## Problem to solve
From the entries below, copy out every line with "master" in it.

***** Exercise materials

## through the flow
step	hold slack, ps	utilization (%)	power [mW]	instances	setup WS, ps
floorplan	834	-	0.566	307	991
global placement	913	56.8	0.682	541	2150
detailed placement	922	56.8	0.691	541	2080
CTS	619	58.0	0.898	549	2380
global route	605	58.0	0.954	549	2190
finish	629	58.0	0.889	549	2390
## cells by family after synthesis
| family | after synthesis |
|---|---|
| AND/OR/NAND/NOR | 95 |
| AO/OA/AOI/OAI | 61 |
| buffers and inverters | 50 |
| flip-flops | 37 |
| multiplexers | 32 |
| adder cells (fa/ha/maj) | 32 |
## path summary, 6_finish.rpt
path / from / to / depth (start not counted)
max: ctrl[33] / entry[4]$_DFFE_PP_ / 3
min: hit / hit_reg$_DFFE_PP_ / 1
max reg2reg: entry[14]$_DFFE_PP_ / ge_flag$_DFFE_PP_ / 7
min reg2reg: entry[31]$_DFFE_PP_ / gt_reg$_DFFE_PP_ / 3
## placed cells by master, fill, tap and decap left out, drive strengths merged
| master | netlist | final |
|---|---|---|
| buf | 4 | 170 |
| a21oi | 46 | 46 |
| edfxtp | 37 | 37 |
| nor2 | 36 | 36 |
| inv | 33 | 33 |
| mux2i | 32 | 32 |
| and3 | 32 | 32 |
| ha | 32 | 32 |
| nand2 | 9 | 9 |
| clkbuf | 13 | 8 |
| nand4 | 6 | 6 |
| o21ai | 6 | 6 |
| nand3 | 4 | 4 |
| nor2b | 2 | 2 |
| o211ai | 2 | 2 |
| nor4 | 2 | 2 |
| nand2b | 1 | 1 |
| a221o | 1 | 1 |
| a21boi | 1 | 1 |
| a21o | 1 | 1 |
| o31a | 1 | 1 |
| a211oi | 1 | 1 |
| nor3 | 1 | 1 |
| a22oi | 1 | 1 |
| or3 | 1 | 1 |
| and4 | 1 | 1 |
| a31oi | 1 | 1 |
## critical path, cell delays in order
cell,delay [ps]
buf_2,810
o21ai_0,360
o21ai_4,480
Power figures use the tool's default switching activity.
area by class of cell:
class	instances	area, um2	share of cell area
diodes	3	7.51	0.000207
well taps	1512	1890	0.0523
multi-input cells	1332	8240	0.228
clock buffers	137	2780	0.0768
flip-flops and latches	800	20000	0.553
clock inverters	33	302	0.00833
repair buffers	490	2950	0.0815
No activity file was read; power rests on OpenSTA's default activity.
**src/rtl/postfix_stack_evaluator_top_defines.svh**
```systemverilog
// assertion macros for the postfix evaluator
`ifndef POSTFIX_STACK_EVALUATOR_TOP_DEFINES_SVH
`define POSTFIX_STACK_EVALUATOR_TOP_DEFINES_SVH

`ifndef SYNTHESIS
`define PSE_ASSERT_NOW(lbl, clk, rst, pre, post) \
   lbl: assert property (@(posedge clk) disable iff (rst) (pre) |-> (post)) \
      else $error("pse: same-cycle check failed");
`define PSE_ASSERT_NEXT(lbl, clk, rst, pre, post) \
   lbl: assert property (@(posedge clk) disable iff (rst) (pre) |=> (post)) \
      else $error("pse: next-cycle check failed");
`else
`define PSE_ASSERT_NOW(lbl, clk, rst, pre, post)
`define PSE_ASSERT_NEXT(lbl, clk, rst, pre, post)
`endif

`endif

```
**src/rtl/pse_pkg.sv**
```systemverilog
`default_nettype none

package pse_pkg;

   typedef logic signed [31:0] q16_type;

   localparam logic [1:0] REQ_PUSH    = 2'd0;
   localparam logic [1:0] REQ_APPLY   = 2'd1;
   localparam logic [1:0] REQ_FINISH  = 2'd2;

   localparam logic [2:0] ST_OK          = 3'd0;
   localparam logic [2:0] ST_UNDERFLOW   = 3'd1;
   localparam logic [2:0] ST_OVERFLOW    = 3'd2;
   localparam logic [2:0] ST_DIVZERO     = 3'd3;
   localparam logic [2:0] ST_UNSUPPORTED = 3'd4;

   localparam logic [7:0] CHAR_PLUS  = 8'h2B;
   localparam logic [7:0] CHAR_MINUS = 8'h2D;
   localparam logic [7:0] CHAR_STAR  = 8'h2A;
   localparam logic [7:0] CHAR_SLASH = 8'h2F;

   localparam q16_type Q16_MAX = 32'sh7FFF_FFFF;
   localparam q16_type Q16_MIN = 32'sh8000_0000;

   // dividend is |a| shifted up by the fraction width
   localparam int DIV_STEPS = 48;

   typedef enum logic [1:0] {
      ALU_ADD,
      ALU_SUB,
      ALU_MUL,
      ALU_DIV
   } alu_op_type;

   typedef struct packed {
      logic       start;
      alu_op_type op;
   } alu_cmd_type;

endpackage

`default_nettype wire

```
**src/rtl/pse_alu.sv**
```systemverilog
`default_nettype none

module pse_alu
   import pse_pkg::*;
(
   input  logic        clock,
   input  logic        reset,
   input  alu_cmd_type cmd,
   input  q16_type     opa,
   input  q16_type     opb,
   output logic        done,
   output q16_type     result
);

   typedef enum logic [1:0] {
      A_IDLE,
      A_MUL,
      A_DIV,
      A_FIX
   } alu_state_type;

   alu_state_type      state_ff, state_in;
   logic signed [63:0] prod_ff, prod_in;
   logic [47:0]        quo_ff, quo_in;
   logic [31:0]        rem_ff, rem_in;
   logic [31:0]        dvs_ff, dvs_in;
   logic [5:0]         cnt_ff, cnt_in;
   logic               neg_ff, neg_in;
   logic               done_ff, done_in;
   q16_type            result_ff, result_in;

   logic [32:0]        sum;
   logic signed [63:0] rounded;
   logic [32:0]        trial;
   logic [31:0]        abs_a, abs_b;

   assign abs_a   = opa[31] ? (~opa + 32'd1) : opa;
   assign abs_b   = opb[31] ? (~opb + 32'd1) : opb;
   assign sum     = (cmd.op == ALU_SUB) ? ({opa[31], opa} - {opb[31], opb})
                                        : ({opa[31], opa} + {opb[31], opb});
   // round half up, then floor
   assign rounded = (prod_ff + 64'sd32768) >>> 16;
   assign trial   = {rem_ff, quo_ff[47]} - {1'b0, dvs_ff};

   always_comb begin
      state_in  = state_ff;
      prod_in   = prod_ff;
      quo_in    = quo_ff;
      rem_in    = rem_ff;
      dvs_in    = dvs_ff;
      cnt_in    = cnt_ff;
      neg_in    = neg_ff;
      done_in   = 1'b0;
      result_in = result_ff;
      case (state_ff)
         A_IDLE: begin
            if (cmd.start) begin
               case (cmd.op)
                  ALU_ADD, ALU_SUB: begin
                     done_in = 1'b1;
                     if (sum[32] != sum[31]) begin
                        result_in = sum[32] ? Q16_MIN : Q16_MAX;
                     end else begin
                        result_in = sum[31:0];
                     end
                  end
                  ALU_MUL: begin
                     prod_in  = 64'(opa) * 64'(opb);
                     state_in = A_MUL;
                  end
                  default: begin
                     quo_in   = {abs_a, 16'd0};
                     dvs_in   = abs_b;
                     rem_in   = 32'd0;
                     cnt_in   = 6'd0;
                     neg_in   = opa[31] ^ opb[31];
                     state_in = A_DIV;
                  end
               endcase
            end
         end
         A_MUL: begin
            done_in  = 1'b1;
            state_in = A_IDLE;
            if ((&rounded[63:31]) || !(|rounded[63:31])) begin
               result_in = rounded[31:0];
            end else begin
               result_in = rounded[63] ? Q16_MIN : Q16_MAX;
            end
         end
         A_DIV: begin
            if (!trial[32]) begin
               rem_in = trial[31:0];
            end else begin
               rem_in = {rem_ff[30:0], quo_ff[47]};
            end
            quo_in = {quo_ff[46:0], !trial[32]};
            cnt_in = cnt_ff + 6'd1;
            if (cnt_ff == 6'(DIV_STEPS - 1)) begin
               state_in = A_FIX;
            end
         end
         A_FIX: begin
            done_in  = 1'b1;
            state_in = A_IDLE;
            if (!neg_ff && (quo_ff > 48'h0000_7FFF_FFFF)) begin
               result_in = Q16_MAX;
            end else if (neg_ff && (quo_ff > 48'h0000_8000_0000)) begin
               result_in = Q16_MIN;
            end else if (neg_ff) begin
               result_in = ~quo_ff[31:0] + 32'd1;
            end else begin
               result_in = quo_ff[31:0];
            end
         end
         default: begin
            state_in = A_IDLE;
         end
      endcase
   end

   always_ff @(posedge clock) begin
      if (reset) begin
         state_ff <= A_IDLE;
         done_ff  <= 1'b0;
      end else begin
         state_ff <= state_in;
         done_ff  <= done_in;
      end
      prod_ff   <= prod_in;
      quo_ff    <= quo_in;
      rem_ff    <= rem_in;
      dvs_ff    <= dvs_in;
      cnt_ff    <= cnt_in;
      neg_ff    <= neg_in;
      result_ff <= result_in;
   end

   assign done   = done_ff;
   assign result = result_ff;

endmodule

`default_nettype wire

```
**src/rtl/postfix_stack_evaluator_top.sv**
```systemverilog
// channel    direction  handshake            payload
// request    in         req_valid/req_stall  req_type, req_token_value, req_operator_char
// response   out        rsp_valid/rsp_stall  rsp_status, rsp_top_value, rsp_depth,
//                                            rsp_result_valid
//
// one request at a time; req_stall is high from acceptance until its response is registered
// push, finish and rejected requests answer from the execute state; add, subtract, multiply and divide
// go through the shared unit, divide by its one-bit-per-cycle restoring loop, and then write back
// the top value is held in a register, the rest of the stack in a one-read one-write memory
// synchronous reset empties the stack; a stalled response holds the next result back
`default_nettype none

`include "postfix_stack_evaluator_top_defines.svh"

module postfix_stack_evaluator_top
   import pse_pkg::*;
#(
   parameter int STACK_DEPTH = 16
) (
   input  logic        clock,
   input  logic        reset,
   input  logic        req_valid,
   output logic        req_stall,
   input  logic [1:0]  req_type,
   input  q16_type     req_token_value,
   input  logic [7:0]  req_operator_char,
   output logic        rsp_valid,
   input  logic        rsp_stall,
   output logic [2:0]  rsp_status,
   output q16_type     rsp_top_value,
   output logic [4:0]  rsp_depth,
   output logic        rsp_result_valid
);

   localparam int IDX_W = $clog2(STACK_DEPTH);
   localparam int CNT_W = $clog2(STACK_DEPTH + 1);

   typedef enum logic [1:0] {
      S_IDLE,
      S_EXEC,
      S_CALC,
      S_WB
   } top_state_type;

   top_state_type    state_ff, state_in;
   logic [1:0]       type_ff, type_in;
   q16_type          token_ff, token_in;
   logic [7:0]       char_ff, char_in;
   logic [CNT_W-1:0] count_ff, count_in;
   q16_type          top_ff, top_in;
   q16_type          res_ff, res_in;
   logic             rsp_valid_ff, rsp_valid_in;
   logic [2:0]       rsp_status_ff, rsp_status_in;
   q16_type          rsp_top_ff, rsp_top_in;
   logic [4:0]       rsp_depth_ff, rsp_depth_in;
   logic             rsp_result_valid_ff, rsp_result_valid_in;

   logic [31:0]      mem [STACK_DEPTH];
   q16_type          rd_data_ff;
   logic             mem_we;
   logic [IDX_W-1:0] mem_wa;
   logic [IDX_W-1:0] rd_idx;
   logic [CNT_W-1:0] count_m1;
   logic [CNT_W-1:0] count_m2;

   alu_cmd_type      alu_cmd;
   alu_op_type       alu_op;
   logic             alu_done;
   q16_type          alu_result;

   logic             op_known;
   logic             go_alu;
   logic             slot_free;
   q16_type          cur_top;

   assign count_m1  = count_ff - CNT_W'(1);
   assign count_m2  = count_ff - CNT_W'(2);
   assign rd_idx    = count_m2[IDX_W-1:0];
   assign mem_wa    = count_m1[IDX_W-1:0];
   assign cur_top   = (count_ff == '0) ? 32'sd0 : top_ff;
   assign slot_free = !rsp_valid_ff || !rsp_stall;
   assign op_known  = (char_ff == CHAR_PLUS) || (char_ff == CHAR_MINUS) ||
                      (char_ff == CHAR_STAR) || (char_ff == CHAR_SLASH);
   assign go_alu    = (type_ff == REQ_APPLY) && op_known && (count_ff >= CNT_W'(2)) &&
                      !((char_ff == CHAR_SLASH) && (top_ff == 32'sd0));

   always_comb begin
      case (char_ff)
         CHAR_PLUS:  alu_op = ALU_ADD;
         CHAR_MINUS: alu_op = ALU_SUB;
         CHAR_STAR:  alu_op = ALU_MUL;
         default:    alu_op = ALU_DIV;
      endcase
   end

   assign alu_cmd.start = (state_ff == S_EXEC) && go_alu;
   assign alu_cmd.op    = alu_op;

   pse_alu u_alu (
      .clock  (clock),
      .reset  (reset),
      .cmd    (alu_cmd),
      .opa    (rd_data_ff),
      .opb    (top_ff),
      .done   (alu_done),
      .result (alu_result)
   );

   always_comb begin
      state_in            = state_ff;
      type_in             = type_ff;
      token_in            = token_ff;
      char_in             = char_ff;
      count_in            = count_ff;
      top_in              = top_ff;
      res_in              = res_ff;
      rsp_valid_in        = rsp_valid_ff && rsp_stall;
      rsp_status_in       = rsp_status_ff;
      rsp_top_in          = rsp_top_ff;
      rsp_depth_in        = rsp_depth_ff;
      rsp_result_valid_in = rsp_result_valid_ff;
      mem_we              = 1'b0;
      case (state_ff)
         S_IDLE: begin
            if (req_valid) begin
               type_in  = req_type;
               token_in = req_token_value;
               char_in  = req_operator_char;
               state_in = S_EXEC;
            end
         end
         S_EXEC: begin
            if (go_alu) begin
               state_in = S_CALC;
            end else if (slot_free) begin
               state_in            = S_IDLE;
               rsp_valid_in        = 1'b1;
               rsp_status_in       = ST_OK;
               rsp_top_in          = cur_top;
               rsp_depth_in        = 5'(count_ff);
               rsp_result_valid_in = 1'b0;
               case (type_ff)
                  REQ_PUSH: begin
                     if (count_ff >= CNT_W'(STACK_DEPTH)) begin
                        rsp_status_in = ST_OVERFLOW;
                     end else begin
                        // spill the old top below the new one
                        mem_we       = (count_ff != '0);
                        top_in       = token_ff;
                        count_in     = count_ff + CNT_W'(1);
                        rsp_top_in   = token_ff;
                        rsp_depth_in = 5'(count_ff + CNT_W'(1));
                     end
                  end
                  REQ_APPLY: begin
                     if (!op_known) begin
                        rsp_status_in = ST_UNSUPPORTED;
                     end else if (count_ff < CNT_W'(2)) begin
                        rsp_status_in = ST_UNDERFLOW;
                     end else begin
                        rsp_status_in = ST_DIVZERO;
                     end
                  end
                  REQ_FINISH: begin
                     if (count_ff == '0) begin
                        rsp_status_in = ST_UNDERFLOW;
                     end else begin
                        count_in            = '0;
                        rsp_depth_in        = 5'd0;
                        rsp_result_valid_in = 1'b1;
                     end
                  end
                  default: begin
                     rsp_status_in = ST_UNSUPPORTED;
                  end
               endcase
            end
         end
         S_CALC: begin
            if (alu_done) begin
               res_in   = alu_result;
               state_in = S_WB;
            end
         end
         S_WB: begin
            if (slot_free) begin
               state_in            = S_IDLE;
               top_in              = res_ff;
               count_in            = count_m1;
               rsp_valid_in        = 1'b1;
               rsp_status_in       = ST_OK;
               rsp_top_in          = res_ff;
               rsp_depth_in        = 5'(count_m1);
               rsp_result_valid_in = 1'b0;
            end
         end
         default: begin
            state_in = S_IDLE;
         end
      endcase
   end

   always_ff @(posedge clock) begin
      if (reset) begin
         state_ff     <= S_IDLE;
         count_ff     <= '0;
         rsp_valid_ff <= 1'b0;
      end else begin
         state_ff     <= state_in;
         count_ff     <= count_in;
         rsp_valid_ff <= rsp_valid_in;
      end
      type_ff             <= type_in;
      token_ff            <= token_in;
      char_ff             <= char_in;
      top_ff              <= top_in;
      res_ff              <= res_in;
      rsp_status_ff       <= rsp_status_in;
      rsp_top_ff          <= rsp_top_in;
      rsp_depth_ff        <= rsp_depth_in;
      rsp_result_valid_ff <= rsp_result_valid_in;
   end

   always_ff @(posedge clock) begin
      if (mem_we) begin
         mem[mem_wa] <= top_ff;
      end
      rd_data_ff <= mem[rd_idx];
   end

   assign req_stall        = (state_ff != S_IDLE);
   assign rsp_valid        = rsp_valid_ff;
   assign rsp_status       = rsp_status_ff;
   assign rsp_top_value    = rsp_top_ff;
   assign rsp_depth        = rsp_depth_ff;
   assign rsp_result_valid = rsp_result_valid_ff;

   `PSE_ASSERT_NOW(a_count_bound, clock, reset, 1'b1, count_ff <= CNT_W'(STACK_DEPTH))
   `PSE_ASSERT_NEXT(a_busy_after_accept, clock, reset, req_valid && !req_stall, req_stall)
   `PSE_ASSERT_NOW(a_alu_done_in_calc, clock, reset, alu_done, state_ff == S_CALC)
   `PSE_ASSERT_NOW(a_finish_empties, clock, reset, rsp_valid && rsp_result_valid, (rsp_depth == 5'd0) && (rsp_status == ST_OK))

endmodule

`default_nettype wire

```
--- src/hw/rtl/gmss_pkg.sv ---
package gmss_pkg;

  // action codes of an input item
  localparam logic [1:0] ACT_TICK   = 2'd0;
  localparam logic [1:0] ACT_FIX    = 2'd1;
  localparam logic [1:0] ACT_MANUAL = 2'd2;

  // configuration register indexes
  localparam int unsigned CFG_IDX_W = 3;
  localparam int unsigned CFG_DATA_W = 16;
  localparam logic [CFG_IDX_W-1:0] REG_MODES_COUNT = 3'd0;
  localparam logic [CFG_IDX_W-1:0] REG_DWELL_TICKS = 3'd1;
  localparam logic [CFG_IDX_W-1:0] REG_PDOP_LIMIT  = 3'd2;
  localparam logic [CFG_IDX_W-1:0] REG_BAD_LIMIT   = 3'd3;
  localparam logic [CFG_IDX_W-1:0] REG_START_MODE  = 3'd4;
  localparam logic [CFG_IDX_W-1:0] REG_STANDBY     = 3'd5;

  // fixed constants of the selector
  localparam logic [7:0]  INVALID_RUN_LIMIT = 8'd200;
  localparam logic [3:0]  BEST_MODE_RESET   = 4'd7;
  localparam logic [15:0] BEST_PDOP_RESET   = 16'hFFFF;

  typedef struct packed {
    logic [1:0]  action;
    logic        fix_valid;
    logic [15:0] pdop_hundredths;
    logic [3:0]  manual_mode;
    logic [3:0]  manual_search_mode;
  } in_t;

  typedef struct packed {
    logic        apply_strobe;
    logic [3:0]  applied_mode;
    logic [3:0]  current_mode;
    logic [3:0]  search_position;
    logic        search_done;
    logic [3:0]  found_mode;
    logic [15:0] found_pdop;
  } out_t;

  typedef struct packed {
    logic [3:0]  modes_count;
    logic [15:0] dwell_ticks;
    logic [15:0] pdop_limit;
    logic [7:0]  bad_limit;
    logic [3:0]  search_start_mode;
    logic        standby;
  } cfg_t;

  typedef struct packed {
    logic [3:0]  mode_now;
    logic [3:0]  srch_pos;
    logic [15:0] dwell_cnt;
    logic [3:0]  best_mode;
    logic [15:0] best_pdop;
    logic [7:0]  bad_cnt;
    logic [7:0]  inval_cnt;
  } state_t;

  localparam cfg_t CFG_RESET = '{
    modes_count:       4'd7,
    dwell_ticks:       16'd240,
    pdop_limit:        16'd400,
    bad_limit:         8'd60,
    search_start_mode: 4'd7,
    standby:           1'b0
  };

  localparam state_t STATE_RESET = '{
    mode_now:  4'd7,
    srch_pos:  4'd7,
    dwell_cnt: 16'd0,
    best_mode: BEST_MODE_RESET,
    best_pdop: BEST_PDOP_RESET,
    bad_cnt:   8'd0,
    inval_cnt: 8'd0
  };

endpackage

**********

## Exercise result
## placed cells by master, fill, tap and decap left out, drive strengths merged
| master | netlist | final |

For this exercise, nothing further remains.